*** Opening of Task material ***
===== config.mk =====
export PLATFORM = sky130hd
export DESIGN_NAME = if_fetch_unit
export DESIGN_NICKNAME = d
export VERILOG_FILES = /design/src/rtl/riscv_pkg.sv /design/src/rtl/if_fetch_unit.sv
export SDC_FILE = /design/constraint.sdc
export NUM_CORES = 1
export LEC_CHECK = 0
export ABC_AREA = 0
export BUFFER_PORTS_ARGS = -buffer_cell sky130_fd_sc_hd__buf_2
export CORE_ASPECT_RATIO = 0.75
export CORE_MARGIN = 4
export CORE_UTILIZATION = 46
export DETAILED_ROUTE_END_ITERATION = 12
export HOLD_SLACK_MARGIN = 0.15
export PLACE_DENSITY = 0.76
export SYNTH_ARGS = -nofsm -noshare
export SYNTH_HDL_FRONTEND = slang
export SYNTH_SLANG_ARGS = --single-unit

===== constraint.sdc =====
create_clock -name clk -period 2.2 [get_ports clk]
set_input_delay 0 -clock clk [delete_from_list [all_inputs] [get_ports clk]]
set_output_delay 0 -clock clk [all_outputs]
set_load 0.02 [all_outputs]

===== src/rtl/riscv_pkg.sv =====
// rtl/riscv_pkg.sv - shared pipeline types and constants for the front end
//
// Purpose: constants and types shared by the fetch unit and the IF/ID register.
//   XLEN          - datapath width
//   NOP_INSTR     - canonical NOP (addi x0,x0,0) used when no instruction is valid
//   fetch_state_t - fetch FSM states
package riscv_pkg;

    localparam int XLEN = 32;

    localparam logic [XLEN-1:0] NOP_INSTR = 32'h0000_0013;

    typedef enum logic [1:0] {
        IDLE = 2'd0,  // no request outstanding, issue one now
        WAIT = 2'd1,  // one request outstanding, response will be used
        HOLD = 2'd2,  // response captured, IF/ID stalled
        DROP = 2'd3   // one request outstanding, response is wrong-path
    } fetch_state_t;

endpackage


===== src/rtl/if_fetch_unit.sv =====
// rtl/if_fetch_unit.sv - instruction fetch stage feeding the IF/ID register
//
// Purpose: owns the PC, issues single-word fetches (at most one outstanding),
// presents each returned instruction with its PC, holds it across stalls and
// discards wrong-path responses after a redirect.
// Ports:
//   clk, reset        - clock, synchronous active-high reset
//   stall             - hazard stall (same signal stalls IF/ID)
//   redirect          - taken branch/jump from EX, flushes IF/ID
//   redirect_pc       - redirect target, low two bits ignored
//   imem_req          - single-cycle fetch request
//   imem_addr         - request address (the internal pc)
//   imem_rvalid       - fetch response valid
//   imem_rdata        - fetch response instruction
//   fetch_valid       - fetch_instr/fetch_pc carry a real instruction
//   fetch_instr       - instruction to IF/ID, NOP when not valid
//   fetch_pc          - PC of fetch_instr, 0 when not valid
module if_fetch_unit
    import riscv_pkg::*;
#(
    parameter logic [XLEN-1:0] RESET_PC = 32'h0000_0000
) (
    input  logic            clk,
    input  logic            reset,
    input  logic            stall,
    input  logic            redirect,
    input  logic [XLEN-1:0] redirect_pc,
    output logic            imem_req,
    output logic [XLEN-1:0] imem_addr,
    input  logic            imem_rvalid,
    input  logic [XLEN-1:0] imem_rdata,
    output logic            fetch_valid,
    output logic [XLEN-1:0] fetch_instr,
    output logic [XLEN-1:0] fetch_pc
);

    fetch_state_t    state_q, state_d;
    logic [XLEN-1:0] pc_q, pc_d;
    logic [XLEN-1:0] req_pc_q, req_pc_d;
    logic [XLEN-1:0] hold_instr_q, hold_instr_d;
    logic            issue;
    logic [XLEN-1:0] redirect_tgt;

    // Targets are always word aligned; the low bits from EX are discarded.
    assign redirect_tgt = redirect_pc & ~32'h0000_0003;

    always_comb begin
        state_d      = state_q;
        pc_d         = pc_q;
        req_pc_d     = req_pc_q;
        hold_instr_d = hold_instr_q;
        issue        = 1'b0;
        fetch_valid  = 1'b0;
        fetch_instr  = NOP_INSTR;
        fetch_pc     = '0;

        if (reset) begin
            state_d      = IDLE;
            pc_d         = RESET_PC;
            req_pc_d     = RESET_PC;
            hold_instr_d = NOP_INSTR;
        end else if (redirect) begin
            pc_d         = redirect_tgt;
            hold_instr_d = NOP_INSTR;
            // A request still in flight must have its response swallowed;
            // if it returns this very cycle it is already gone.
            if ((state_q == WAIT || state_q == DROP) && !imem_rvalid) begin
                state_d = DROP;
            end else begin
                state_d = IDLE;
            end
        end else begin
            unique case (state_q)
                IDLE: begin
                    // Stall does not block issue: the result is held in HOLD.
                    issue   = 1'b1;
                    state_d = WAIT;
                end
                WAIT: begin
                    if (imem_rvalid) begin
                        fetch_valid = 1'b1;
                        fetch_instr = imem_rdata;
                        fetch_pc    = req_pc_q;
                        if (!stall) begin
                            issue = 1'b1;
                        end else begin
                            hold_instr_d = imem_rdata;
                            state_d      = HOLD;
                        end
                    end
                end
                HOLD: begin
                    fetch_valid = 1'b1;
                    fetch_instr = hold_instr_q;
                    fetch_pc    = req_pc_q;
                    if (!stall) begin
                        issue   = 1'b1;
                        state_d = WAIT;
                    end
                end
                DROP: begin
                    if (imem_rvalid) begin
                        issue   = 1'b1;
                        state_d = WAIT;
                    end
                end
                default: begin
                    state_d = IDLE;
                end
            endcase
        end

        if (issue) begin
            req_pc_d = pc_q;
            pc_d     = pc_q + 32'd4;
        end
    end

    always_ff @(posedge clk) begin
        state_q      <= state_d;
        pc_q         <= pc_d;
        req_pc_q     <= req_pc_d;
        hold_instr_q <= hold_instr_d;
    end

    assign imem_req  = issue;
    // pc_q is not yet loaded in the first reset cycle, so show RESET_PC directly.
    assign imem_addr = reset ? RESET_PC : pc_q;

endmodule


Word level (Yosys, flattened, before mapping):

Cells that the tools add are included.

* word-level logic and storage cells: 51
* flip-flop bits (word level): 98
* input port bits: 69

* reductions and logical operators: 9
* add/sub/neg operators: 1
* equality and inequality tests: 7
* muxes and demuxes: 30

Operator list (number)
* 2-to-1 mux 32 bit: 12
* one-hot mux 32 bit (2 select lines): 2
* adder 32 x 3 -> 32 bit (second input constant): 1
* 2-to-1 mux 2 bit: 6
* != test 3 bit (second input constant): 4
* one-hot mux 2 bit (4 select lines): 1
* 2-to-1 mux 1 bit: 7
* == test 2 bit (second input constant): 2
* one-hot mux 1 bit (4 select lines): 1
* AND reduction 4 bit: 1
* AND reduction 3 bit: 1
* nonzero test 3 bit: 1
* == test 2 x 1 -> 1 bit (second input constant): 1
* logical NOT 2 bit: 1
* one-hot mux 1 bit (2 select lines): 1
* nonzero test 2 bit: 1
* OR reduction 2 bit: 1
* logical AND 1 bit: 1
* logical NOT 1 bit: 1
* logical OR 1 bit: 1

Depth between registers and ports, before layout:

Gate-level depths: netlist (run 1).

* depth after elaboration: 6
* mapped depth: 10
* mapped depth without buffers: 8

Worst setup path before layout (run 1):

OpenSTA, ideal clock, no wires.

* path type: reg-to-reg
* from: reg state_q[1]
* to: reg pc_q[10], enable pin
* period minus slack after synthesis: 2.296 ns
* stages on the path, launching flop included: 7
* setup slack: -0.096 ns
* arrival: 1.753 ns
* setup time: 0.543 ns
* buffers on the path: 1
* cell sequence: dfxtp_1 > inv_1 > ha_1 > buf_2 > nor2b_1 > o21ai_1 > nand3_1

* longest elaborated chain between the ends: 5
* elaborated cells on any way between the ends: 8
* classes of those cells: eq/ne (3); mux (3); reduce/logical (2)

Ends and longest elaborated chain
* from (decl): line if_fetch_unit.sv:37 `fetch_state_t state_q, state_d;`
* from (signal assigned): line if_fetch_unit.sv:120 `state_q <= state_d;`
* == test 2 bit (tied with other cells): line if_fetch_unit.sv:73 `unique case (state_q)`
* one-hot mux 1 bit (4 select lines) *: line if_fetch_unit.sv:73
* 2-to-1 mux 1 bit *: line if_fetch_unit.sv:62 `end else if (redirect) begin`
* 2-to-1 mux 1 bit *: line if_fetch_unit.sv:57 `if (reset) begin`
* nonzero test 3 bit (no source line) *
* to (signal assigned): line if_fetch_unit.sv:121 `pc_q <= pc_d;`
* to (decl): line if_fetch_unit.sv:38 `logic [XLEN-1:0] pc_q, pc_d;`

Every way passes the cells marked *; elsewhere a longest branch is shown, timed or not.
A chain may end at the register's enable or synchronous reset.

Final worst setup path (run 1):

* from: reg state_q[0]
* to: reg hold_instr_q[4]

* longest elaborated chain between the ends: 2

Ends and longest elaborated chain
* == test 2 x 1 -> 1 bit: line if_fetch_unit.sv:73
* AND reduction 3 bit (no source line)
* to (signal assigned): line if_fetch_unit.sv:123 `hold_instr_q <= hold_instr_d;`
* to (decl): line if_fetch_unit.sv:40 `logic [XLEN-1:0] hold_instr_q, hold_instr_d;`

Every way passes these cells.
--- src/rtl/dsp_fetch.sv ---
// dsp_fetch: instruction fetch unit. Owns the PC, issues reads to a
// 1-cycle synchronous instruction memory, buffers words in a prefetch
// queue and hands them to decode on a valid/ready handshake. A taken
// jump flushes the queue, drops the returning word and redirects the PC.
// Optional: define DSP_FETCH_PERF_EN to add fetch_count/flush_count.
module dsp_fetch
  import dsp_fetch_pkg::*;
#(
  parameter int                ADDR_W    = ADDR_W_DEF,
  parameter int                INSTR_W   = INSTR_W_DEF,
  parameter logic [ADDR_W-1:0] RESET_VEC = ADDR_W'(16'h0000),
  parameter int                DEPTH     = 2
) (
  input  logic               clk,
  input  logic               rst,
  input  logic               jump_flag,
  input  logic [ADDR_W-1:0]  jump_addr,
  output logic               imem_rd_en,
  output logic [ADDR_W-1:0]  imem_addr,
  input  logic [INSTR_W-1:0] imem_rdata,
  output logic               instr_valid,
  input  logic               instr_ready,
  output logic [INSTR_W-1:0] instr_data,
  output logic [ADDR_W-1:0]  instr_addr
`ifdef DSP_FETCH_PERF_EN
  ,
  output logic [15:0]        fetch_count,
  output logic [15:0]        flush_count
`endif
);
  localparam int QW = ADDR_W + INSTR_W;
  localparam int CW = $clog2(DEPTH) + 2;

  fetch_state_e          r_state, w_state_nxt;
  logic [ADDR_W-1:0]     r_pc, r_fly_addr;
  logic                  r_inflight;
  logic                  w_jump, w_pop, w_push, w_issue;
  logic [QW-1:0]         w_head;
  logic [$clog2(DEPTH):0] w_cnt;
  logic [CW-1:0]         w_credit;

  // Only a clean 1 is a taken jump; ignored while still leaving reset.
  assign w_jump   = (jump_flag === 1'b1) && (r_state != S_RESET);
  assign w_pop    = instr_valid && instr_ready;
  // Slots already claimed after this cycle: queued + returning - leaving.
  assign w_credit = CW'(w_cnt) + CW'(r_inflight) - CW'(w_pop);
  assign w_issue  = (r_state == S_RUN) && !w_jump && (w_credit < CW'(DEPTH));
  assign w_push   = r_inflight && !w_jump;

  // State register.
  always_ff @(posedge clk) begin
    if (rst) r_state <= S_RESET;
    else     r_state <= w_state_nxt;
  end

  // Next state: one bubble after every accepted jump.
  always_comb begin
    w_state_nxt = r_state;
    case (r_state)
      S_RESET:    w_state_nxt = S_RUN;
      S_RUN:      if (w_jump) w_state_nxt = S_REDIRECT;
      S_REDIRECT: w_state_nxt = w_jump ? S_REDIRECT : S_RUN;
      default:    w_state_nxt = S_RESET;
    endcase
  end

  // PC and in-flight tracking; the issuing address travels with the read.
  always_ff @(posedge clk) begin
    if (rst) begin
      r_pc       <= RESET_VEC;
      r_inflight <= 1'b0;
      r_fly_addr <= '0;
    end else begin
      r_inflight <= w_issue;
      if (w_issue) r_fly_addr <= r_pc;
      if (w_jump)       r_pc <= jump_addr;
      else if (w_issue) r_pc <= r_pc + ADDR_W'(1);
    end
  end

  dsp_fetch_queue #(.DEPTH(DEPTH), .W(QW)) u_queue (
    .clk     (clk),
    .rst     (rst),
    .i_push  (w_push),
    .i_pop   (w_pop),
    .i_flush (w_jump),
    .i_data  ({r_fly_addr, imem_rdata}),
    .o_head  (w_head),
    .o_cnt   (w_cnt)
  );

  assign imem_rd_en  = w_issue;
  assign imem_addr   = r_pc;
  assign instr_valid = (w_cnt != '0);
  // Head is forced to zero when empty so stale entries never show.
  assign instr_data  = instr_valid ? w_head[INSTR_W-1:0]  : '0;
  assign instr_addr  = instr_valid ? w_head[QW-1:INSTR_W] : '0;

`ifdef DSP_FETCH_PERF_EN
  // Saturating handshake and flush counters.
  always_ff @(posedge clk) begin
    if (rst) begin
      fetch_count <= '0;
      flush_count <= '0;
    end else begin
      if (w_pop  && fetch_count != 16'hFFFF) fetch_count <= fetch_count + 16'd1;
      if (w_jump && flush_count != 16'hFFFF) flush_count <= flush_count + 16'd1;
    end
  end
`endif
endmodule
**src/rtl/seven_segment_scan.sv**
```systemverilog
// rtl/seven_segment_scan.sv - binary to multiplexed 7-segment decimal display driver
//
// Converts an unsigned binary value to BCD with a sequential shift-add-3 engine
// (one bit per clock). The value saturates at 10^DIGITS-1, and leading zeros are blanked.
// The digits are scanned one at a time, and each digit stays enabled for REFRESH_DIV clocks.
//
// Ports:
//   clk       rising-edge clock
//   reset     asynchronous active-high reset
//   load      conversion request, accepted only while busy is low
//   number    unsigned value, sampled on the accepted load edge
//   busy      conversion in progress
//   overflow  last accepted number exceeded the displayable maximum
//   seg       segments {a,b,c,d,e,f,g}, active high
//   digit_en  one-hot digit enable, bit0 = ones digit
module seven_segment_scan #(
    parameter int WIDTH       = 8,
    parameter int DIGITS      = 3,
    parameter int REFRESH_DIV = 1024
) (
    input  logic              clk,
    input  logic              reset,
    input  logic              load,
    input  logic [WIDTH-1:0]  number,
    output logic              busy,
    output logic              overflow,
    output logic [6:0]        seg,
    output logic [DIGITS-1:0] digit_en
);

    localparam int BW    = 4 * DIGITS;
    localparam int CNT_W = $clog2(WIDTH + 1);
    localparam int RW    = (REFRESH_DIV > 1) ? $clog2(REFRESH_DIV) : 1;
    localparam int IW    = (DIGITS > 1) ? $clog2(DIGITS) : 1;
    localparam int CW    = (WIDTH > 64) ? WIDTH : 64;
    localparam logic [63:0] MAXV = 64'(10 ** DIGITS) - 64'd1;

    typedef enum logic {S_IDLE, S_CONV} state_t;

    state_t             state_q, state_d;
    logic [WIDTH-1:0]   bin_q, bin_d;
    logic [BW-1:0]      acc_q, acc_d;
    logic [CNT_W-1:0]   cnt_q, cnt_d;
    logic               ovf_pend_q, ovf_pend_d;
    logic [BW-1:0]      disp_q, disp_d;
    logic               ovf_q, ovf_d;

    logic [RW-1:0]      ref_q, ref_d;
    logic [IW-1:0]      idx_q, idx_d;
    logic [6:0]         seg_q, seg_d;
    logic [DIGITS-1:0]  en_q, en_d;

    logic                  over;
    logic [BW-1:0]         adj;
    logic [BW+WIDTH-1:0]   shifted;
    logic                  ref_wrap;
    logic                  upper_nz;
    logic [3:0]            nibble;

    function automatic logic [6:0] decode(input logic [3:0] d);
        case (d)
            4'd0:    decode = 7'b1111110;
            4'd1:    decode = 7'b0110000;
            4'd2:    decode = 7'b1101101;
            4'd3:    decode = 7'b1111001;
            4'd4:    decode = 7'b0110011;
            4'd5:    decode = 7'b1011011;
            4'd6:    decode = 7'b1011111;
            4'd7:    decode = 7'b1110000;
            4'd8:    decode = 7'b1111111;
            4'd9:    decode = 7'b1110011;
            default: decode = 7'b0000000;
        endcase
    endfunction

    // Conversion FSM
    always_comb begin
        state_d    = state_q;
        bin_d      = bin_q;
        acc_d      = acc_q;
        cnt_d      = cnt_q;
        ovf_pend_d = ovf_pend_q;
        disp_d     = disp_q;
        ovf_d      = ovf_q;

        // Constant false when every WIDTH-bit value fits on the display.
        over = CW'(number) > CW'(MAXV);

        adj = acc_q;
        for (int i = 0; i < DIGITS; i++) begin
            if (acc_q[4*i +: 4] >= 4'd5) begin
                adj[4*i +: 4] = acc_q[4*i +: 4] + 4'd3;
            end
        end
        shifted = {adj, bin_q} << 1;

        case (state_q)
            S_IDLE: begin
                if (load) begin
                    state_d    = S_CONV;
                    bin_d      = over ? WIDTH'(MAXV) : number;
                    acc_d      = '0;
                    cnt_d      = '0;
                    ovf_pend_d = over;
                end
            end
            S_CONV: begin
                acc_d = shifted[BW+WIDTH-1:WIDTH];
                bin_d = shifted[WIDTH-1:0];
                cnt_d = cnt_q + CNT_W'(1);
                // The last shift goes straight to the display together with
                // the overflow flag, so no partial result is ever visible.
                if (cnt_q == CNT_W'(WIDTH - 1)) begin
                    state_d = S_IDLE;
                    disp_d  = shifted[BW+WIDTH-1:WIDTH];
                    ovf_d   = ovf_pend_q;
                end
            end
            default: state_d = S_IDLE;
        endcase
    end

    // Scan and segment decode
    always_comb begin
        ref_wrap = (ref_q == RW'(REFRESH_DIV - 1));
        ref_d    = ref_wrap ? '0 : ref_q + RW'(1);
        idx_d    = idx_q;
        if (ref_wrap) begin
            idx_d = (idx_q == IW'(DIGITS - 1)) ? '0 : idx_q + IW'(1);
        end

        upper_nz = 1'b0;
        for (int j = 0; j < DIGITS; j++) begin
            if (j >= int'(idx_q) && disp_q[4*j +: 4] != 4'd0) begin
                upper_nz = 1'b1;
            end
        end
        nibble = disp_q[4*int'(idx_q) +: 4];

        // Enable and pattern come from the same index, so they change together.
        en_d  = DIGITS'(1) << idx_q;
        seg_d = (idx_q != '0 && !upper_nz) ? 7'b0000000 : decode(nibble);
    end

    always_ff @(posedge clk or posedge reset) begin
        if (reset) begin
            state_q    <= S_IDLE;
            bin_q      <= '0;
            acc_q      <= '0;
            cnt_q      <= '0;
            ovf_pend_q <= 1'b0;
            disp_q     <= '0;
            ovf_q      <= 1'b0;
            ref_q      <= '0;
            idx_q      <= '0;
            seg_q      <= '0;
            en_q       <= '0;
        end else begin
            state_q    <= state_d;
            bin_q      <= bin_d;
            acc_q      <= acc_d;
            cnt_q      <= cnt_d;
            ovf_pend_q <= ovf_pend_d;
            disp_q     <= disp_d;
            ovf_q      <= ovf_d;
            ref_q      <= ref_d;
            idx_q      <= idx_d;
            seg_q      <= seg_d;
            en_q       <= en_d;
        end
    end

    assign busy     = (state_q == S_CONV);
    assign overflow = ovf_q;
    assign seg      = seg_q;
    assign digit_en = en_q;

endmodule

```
*** Close of Task material ***
# To do:
Return nothing but the lines from the top of the records above through the line that has "set_input_delay 0 -clock". Keep each one exact.

# Problem solution:
===== config.mk =====
export PLATFORM = sky130hd
export DESIGN_NAME = if_fetch_unit
export DESIGN_NICKNAME = d
export VERILOG_FILES = /design/src/rtl/riscv_pkg.sv /design/src/rtl/if_fetch_unit.sv
export SDC_FILE = /design/constraint.sdc
export NUM_CORES = 1
export LEC_CHECK = 0
export ABC_AREA = 0
export BUFFER_PORTS_ARGS = -buffer_cell sky130_fd_sc_hd__buf_2
export CORE_ASPECT_RATIO = 0.75
export CORE_MARGIN = 4
export CORE_UTILIZATION = 46
export DETAILED_ROUTE_END_ITERATION = 12
export HOLD_SLACK_MARGIN = 0.15
export PLACE_DENSITY = 0.76
export SYNTH_ARGS = -nofsm -noshare
export SYNTH_HDL_FRONTEND = slang
export SYNTH_SLANG_ARGS = --single-unit

===== constraint.sdc =====
create_clock -name clk -period 2.2 [get_ports clk]
set_input_delay 0 -clock clk [delete_from_list [all_inputs] [get_ports clk]]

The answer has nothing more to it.